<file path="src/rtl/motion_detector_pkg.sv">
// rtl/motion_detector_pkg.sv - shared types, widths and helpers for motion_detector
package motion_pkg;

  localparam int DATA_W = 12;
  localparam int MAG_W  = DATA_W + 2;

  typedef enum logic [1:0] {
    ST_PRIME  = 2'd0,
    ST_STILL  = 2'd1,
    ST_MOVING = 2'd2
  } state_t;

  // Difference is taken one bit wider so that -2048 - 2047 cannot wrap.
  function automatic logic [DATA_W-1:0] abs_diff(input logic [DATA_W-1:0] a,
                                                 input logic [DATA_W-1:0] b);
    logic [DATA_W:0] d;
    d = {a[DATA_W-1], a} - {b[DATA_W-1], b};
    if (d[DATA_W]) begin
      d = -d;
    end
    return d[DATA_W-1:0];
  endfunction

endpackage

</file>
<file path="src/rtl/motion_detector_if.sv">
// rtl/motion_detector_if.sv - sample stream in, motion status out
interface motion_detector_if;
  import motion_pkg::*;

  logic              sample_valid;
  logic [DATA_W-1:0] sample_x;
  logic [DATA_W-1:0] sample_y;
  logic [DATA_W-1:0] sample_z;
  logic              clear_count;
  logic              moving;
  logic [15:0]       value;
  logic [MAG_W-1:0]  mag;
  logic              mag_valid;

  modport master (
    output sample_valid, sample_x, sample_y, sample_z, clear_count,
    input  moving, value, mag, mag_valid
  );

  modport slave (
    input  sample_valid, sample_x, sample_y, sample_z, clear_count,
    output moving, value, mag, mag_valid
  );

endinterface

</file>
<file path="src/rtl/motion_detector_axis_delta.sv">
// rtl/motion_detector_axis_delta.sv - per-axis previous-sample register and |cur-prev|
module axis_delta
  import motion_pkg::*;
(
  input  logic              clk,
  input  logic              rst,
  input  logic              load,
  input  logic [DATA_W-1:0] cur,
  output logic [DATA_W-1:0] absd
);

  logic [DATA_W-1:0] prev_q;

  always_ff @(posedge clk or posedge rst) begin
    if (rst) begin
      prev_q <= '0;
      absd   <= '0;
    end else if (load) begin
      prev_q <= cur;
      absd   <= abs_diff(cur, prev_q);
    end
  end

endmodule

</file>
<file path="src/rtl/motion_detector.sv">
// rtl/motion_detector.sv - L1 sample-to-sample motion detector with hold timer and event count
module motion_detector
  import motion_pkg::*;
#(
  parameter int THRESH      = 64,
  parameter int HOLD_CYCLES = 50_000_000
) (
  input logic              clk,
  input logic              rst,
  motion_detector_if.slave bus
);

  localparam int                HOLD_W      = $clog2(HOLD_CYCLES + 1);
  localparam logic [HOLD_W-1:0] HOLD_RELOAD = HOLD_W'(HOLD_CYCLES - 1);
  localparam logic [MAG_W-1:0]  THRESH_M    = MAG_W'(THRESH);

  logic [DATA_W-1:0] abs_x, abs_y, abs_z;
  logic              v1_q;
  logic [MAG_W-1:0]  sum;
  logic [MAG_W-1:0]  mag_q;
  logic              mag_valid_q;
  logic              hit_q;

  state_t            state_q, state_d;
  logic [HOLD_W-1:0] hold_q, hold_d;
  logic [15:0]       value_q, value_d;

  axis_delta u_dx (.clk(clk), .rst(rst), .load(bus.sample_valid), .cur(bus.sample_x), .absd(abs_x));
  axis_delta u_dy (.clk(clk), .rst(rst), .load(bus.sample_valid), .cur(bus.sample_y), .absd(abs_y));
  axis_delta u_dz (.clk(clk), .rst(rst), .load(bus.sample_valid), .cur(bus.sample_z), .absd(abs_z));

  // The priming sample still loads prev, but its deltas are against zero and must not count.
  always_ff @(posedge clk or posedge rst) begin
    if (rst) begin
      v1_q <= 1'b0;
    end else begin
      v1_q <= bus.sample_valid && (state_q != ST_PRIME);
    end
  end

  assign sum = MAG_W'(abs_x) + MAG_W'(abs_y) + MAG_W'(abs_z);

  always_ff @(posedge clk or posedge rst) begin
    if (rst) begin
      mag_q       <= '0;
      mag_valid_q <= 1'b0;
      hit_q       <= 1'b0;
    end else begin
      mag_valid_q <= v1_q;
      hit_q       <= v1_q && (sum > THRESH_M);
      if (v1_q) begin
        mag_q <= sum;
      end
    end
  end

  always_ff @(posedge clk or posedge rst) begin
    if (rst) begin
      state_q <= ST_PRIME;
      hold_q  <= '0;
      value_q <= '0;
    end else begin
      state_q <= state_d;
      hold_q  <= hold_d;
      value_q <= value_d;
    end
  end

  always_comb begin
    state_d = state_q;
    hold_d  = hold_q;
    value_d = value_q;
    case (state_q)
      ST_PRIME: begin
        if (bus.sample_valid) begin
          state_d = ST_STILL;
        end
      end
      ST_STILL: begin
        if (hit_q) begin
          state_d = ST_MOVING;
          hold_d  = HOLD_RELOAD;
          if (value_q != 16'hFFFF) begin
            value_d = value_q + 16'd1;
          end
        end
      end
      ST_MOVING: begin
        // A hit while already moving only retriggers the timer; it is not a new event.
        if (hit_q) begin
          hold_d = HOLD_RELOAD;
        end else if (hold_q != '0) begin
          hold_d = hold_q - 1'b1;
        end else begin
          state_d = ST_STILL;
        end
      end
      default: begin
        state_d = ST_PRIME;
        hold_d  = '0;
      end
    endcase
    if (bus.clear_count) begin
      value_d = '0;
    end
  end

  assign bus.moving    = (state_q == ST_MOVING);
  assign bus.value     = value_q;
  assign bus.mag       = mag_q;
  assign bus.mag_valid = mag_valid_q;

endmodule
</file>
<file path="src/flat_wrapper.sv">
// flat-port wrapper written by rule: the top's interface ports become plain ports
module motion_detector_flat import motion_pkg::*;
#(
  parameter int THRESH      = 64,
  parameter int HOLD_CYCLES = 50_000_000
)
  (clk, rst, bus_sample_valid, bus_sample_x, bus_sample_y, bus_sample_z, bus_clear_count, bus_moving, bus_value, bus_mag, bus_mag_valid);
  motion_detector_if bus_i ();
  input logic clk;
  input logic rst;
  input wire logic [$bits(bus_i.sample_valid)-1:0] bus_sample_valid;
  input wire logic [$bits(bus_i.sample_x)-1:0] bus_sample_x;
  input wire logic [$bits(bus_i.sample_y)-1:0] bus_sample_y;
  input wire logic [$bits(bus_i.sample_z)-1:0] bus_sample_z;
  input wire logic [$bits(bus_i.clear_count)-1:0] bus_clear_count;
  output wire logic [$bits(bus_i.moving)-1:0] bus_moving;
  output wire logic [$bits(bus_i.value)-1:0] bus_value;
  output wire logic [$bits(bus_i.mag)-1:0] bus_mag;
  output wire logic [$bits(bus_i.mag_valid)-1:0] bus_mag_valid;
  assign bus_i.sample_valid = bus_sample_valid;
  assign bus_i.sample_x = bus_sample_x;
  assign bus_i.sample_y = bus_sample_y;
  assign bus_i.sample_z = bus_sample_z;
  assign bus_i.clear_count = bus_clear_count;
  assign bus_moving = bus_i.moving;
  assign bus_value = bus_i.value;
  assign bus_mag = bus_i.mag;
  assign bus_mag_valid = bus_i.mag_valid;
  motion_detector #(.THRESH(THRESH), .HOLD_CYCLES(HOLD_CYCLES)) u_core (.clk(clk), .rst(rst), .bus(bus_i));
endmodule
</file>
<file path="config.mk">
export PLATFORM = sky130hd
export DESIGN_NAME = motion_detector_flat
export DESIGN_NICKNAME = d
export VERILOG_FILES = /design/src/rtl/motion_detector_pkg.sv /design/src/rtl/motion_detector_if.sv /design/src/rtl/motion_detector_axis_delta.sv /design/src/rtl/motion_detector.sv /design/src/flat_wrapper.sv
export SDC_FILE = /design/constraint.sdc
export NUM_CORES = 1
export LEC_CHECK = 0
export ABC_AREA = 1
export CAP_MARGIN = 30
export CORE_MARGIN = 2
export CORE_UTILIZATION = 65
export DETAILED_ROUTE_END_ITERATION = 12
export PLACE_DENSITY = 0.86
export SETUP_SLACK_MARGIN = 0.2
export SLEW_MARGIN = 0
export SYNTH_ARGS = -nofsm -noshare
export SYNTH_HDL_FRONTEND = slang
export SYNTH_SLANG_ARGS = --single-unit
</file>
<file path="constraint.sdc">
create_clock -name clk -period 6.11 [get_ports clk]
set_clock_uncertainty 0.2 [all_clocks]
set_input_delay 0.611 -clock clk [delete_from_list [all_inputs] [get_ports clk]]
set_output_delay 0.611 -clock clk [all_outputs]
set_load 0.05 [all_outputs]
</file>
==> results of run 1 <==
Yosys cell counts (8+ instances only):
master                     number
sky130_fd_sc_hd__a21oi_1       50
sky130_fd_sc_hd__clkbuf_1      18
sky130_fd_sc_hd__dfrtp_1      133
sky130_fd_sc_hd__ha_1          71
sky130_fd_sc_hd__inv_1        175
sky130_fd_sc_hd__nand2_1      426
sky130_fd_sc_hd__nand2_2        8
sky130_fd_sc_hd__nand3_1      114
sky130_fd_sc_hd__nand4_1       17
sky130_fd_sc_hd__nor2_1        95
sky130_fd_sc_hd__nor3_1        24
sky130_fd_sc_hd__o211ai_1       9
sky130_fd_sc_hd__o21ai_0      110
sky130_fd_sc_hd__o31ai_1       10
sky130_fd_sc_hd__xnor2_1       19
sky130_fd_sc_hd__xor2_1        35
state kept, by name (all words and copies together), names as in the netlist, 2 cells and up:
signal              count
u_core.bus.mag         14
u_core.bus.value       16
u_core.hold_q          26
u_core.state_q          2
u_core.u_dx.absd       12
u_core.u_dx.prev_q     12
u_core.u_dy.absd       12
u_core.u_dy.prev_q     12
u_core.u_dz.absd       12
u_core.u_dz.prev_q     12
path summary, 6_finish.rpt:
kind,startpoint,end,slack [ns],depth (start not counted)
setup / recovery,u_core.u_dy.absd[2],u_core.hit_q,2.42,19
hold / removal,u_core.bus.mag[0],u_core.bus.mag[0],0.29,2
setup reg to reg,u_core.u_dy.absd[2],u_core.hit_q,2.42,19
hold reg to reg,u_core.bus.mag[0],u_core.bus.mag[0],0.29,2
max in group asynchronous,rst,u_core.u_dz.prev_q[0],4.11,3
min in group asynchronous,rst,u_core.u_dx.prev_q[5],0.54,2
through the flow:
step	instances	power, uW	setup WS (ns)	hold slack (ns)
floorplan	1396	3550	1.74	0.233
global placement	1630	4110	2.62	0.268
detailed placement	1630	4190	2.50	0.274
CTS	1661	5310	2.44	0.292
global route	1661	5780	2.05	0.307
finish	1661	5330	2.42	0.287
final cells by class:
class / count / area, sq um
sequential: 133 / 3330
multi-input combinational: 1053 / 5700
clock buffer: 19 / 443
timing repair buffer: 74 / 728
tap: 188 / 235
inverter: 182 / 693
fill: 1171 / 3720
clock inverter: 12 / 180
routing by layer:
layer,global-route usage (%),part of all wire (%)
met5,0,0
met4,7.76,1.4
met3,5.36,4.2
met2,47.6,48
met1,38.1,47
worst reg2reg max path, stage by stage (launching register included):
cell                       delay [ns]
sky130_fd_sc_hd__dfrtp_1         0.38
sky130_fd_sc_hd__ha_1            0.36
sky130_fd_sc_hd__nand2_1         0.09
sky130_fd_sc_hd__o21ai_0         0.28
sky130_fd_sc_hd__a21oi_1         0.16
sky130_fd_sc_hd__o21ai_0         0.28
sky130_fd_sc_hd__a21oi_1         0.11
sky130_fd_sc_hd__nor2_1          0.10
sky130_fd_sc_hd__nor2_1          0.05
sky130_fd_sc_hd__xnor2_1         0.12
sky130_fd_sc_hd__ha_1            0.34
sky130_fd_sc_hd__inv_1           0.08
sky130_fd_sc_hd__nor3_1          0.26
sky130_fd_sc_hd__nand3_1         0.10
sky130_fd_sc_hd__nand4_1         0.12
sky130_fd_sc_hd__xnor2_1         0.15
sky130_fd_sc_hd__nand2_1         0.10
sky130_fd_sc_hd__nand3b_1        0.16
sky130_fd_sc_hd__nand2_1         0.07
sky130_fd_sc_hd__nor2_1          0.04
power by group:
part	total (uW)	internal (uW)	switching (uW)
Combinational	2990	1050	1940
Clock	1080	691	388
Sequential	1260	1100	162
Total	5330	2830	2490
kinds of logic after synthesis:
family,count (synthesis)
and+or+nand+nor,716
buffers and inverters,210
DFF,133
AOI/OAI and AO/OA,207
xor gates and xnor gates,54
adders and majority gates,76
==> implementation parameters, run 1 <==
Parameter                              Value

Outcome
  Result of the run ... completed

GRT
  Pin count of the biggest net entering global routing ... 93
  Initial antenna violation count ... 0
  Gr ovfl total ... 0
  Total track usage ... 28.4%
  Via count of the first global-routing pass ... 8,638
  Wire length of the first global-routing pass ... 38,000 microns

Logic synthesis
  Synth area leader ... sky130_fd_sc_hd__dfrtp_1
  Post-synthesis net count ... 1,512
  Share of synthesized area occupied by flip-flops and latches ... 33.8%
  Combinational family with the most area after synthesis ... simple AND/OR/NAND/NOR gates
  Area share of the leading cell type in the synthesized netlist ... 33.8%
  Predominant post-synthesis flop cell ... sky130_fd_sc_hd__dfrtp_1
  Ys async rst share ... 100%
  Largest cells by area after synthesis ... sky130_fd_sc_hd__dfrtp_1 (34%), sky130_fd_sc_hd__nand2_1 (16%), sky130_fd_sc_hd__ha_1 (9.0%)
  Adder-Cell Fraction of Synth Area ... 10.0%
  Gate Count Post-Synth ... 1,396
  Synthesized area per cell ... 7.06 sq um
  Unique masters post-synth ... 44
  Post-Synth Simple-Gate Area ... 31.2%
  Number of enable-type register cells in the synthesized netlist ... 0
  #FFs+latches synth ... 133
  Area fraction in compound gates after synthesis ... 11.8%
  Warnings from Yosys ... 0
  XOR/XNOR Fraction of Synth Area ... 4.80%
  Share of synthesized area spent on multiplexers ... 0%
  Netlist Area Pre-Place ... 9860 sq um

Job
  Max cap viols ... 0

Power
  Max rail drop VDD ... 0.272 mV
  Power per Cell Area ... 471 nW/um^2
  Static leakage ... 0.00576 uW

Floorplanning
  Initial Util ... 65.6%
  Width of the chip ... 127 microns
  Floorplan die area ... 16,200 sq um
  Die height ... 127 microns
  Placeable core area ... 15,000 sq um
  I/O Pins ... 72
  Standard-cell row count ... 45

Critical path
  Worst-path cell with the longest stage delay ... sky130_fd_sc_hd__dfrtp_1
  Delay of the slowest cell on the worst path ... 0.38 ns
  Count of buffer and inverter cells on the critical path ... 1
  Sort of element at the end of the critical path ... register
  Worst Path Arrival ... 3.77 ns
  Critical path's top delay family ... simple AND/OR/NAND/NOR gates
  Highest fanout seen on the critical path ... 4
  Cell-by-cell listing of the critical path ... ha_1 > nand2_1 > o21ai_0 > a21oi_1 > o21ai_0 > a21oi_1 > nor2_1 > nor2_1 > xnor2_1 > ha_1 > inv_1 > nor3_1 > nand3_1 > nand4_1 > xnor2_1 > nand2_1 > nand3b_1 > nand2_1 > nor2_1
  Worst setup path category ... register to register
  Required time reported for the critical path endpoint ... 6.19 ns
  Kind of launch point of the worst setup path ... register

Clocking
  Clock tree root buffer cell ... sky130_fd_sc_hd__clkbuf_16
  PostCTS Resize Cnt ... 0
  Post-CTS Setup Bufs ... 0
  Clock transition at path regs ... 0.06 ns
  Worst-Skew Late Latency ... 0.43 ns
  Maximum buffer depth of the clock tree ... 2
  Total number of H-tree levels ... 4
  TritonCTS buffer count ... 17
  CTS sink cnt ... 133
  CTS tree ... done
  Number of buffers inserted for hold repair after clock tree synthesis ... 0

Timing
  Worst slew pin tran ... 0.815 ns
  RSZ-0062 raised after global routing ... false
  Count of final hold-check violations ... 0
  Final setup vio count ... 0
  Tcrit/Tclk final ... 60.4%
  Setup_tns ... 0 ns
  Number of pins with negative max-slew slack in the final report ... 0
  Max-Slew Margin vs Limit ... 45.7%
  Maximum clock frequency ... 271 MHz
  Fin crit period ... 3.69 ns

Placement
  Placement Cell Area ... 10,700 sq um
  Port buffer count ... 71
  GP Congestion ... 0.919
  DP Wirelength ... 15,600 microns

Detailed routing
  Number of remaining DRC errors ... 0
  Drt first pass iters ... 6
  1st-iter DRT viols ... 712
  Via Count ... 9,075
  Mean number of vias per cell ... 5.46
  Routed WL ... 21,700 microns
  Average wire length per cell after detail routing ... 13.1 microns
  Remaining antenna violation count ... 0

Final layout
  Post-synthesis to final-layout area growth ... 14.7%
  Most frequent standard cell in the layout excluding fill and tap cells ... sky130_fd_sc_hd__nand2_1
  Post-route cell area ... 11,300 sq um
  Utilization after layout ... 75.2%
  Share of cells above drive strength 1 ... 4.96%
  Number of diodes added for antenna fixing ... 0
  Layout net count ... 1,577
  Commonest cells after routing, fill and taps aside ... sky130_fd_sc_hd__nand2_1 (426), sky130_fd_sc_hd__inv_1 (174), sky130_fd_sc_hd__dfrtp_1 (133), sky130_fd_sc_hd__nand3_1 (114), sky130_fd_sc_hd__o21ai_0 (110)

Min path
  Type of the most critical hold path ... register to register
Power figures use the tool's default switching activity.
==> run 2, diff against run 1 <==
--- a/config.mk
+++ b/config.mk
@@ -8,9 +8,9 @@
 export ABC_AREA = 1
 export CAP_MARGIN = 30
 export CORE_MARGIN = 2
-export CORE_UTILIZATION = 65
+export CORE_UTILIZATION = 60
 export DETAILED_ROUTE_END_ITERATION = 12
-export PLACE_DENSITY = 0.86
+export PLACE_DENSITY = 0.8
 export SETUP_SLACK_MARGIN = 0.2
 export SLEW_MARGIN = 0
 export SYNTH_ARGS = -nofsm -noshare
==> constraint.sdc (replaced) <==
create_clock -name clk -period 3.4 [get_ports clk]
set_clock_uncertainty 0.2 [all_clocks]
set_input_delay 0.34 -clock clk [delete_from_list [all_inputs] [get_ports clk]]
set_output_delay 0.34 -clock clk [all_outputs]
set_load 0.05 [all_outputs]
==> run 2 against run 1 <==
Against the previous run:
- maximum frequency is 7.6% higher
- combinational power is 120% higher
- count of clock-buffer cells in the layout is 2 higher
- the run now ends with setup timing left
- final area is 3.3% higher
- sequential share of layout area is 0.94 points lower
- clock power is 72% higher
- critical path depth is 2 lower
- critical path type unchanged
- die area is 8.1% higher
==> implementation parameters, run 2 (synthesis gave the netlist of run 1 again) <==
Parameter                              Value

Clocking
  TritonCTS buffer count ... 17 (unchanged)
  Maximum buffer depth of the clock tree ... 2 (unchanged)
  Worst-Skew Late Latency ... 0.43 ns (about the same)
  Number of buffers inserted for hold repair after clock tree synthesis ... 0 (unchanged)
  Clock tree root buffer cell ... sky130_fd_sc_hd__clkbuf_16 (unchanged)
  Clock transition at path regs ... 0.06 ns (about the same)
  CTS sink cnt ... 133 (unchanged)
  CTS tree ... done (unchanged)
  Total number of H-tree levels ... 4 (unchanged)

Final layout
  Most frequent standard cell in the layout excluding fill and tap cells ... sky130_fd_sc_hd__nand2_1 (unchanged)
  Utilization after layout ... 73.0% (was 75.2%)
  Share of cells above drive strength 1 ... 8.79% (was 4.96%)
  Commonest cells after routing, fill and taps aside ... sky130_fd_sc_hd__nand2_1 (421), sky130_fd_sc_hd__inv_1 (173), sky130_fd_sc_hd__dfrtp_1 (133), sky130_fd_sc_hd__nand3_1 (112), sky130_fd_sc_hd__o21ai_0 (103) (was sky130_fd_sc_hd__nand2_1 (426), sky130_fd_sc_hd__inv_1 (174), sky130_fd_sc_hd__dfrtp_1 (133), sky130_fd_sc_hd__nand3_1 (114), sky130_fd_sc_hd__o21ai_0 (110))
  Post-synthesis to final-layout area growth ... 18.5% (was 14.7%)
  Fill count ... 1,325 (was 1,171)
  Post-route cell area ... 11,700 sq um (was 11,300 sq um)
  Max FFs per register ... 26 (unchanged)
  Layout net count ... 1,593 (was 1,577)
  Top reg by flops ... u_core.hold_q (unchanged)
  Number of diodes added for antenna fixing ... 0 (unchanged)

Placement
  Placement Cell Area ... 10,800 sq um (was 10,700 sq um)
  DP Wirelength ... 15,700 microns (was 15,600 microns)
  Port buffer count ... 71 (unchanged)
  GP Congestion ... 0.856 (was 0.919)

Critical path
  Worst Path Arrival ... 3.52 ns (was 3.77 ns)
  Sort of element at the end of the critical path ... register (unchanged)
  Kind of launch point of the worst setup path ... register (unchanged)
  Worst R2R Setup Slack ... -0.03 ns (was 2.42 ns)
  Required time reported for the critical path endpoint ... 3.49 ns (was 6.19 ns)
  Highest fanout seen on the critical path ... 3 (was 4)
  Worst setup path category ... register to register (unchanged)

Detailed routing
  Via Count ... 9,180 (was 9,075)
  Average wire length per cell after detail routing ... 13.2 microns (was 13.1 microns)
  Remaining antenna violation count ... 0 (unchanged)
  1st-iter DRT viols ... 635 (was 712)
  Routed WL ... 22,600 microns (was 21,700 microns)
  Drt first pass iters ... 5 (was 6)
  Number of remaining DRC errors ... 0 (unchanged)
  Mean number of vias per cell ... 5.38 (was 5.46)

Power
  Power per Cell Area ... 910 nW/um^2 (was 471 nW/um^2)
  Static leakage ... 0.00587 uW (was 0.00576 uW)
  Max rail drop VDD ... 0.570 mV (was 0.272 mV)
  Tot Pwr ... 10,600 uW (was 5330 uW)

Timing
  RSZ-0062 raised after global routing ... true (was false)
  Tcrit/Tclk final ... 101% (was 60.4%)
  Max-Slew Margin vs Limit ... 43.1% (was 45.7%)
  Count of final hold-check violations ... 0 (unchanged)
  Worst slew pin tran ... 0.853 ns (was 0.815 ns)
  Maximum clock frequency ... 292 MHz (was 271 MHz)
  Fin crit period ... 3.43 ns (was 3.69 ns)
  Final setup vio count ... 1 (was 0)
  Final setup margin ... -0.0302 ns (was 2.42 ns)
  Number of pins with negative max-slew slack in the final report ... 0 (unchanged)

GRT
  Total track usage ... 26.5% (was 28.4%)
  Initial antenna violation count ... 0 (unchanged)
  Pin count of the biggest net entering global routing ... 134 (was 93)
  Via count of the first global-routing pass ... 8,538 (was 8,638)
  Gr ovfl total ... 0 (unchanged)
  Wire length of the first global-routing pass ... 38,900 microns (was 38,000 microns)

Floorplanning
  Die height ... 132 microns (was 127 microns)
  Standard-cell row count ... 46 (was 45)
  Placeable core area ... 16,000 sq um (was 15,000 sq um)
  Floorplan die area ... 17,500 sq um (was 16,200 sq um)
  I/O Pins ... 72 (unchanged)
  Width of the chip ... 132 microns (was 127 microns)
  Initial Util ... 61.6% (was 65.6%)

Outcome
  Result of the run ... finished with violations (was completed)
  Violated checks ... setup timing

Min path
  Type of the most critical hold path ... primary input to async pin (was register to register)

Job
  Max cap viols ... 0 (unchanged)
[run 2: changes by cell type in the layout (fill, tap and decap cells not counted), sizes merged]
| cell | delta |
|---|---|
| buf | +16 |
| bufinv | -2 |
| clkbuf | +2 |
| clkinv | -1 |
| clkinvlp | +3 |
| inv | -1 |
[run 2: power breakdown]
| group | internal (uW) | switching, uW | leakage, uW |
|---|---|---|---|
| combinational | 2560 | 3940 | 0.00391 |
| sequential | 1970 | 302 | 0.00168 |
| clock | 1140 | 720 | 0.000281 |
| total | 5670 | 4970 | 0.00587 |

EXERCISE GOAL - What is asked for is an exact copy of the lines above from the one containing "Type of the most critical hold path ... register" through the one containing "set_input_delay 0.34 -clock", and only those.

RESULT -
  Type of the most critical hold path ... register to register
Power figures use the tool's default switching activity.
==> run 2, diff against run 1 <==
--- a/config.mk
+++ b/config.mk
@@ -8,9 +8,9 @@
 export ABC_AREA = 1
 export CAP_MARGIN = 30
 export CORE_MARGIN = 2
-export CORE_UTILIZATION = 65
+export CORE_UTILIZATION = 60
 export DETAILED_ROUTE_END_ITERATION = 12
-export PLACE_DENSITY = 0.86
+export PLACE_DENSITY = 0.8
 export SETUP_SLACK_MARGIN = 0.2
 export SLEW_MARGIN = 0
 export SYNTH_ARGS = -nofsm -noshare
==> constraint.sdc (replaced) <==
create_clock -name clk -period 3.4 [get_ports clk]
set_clock_uncertainty 0.2 [all_clocks]
set_input_delay 0.34 -clock clk [delete_from_list [all_inputs] [get_ports clk]]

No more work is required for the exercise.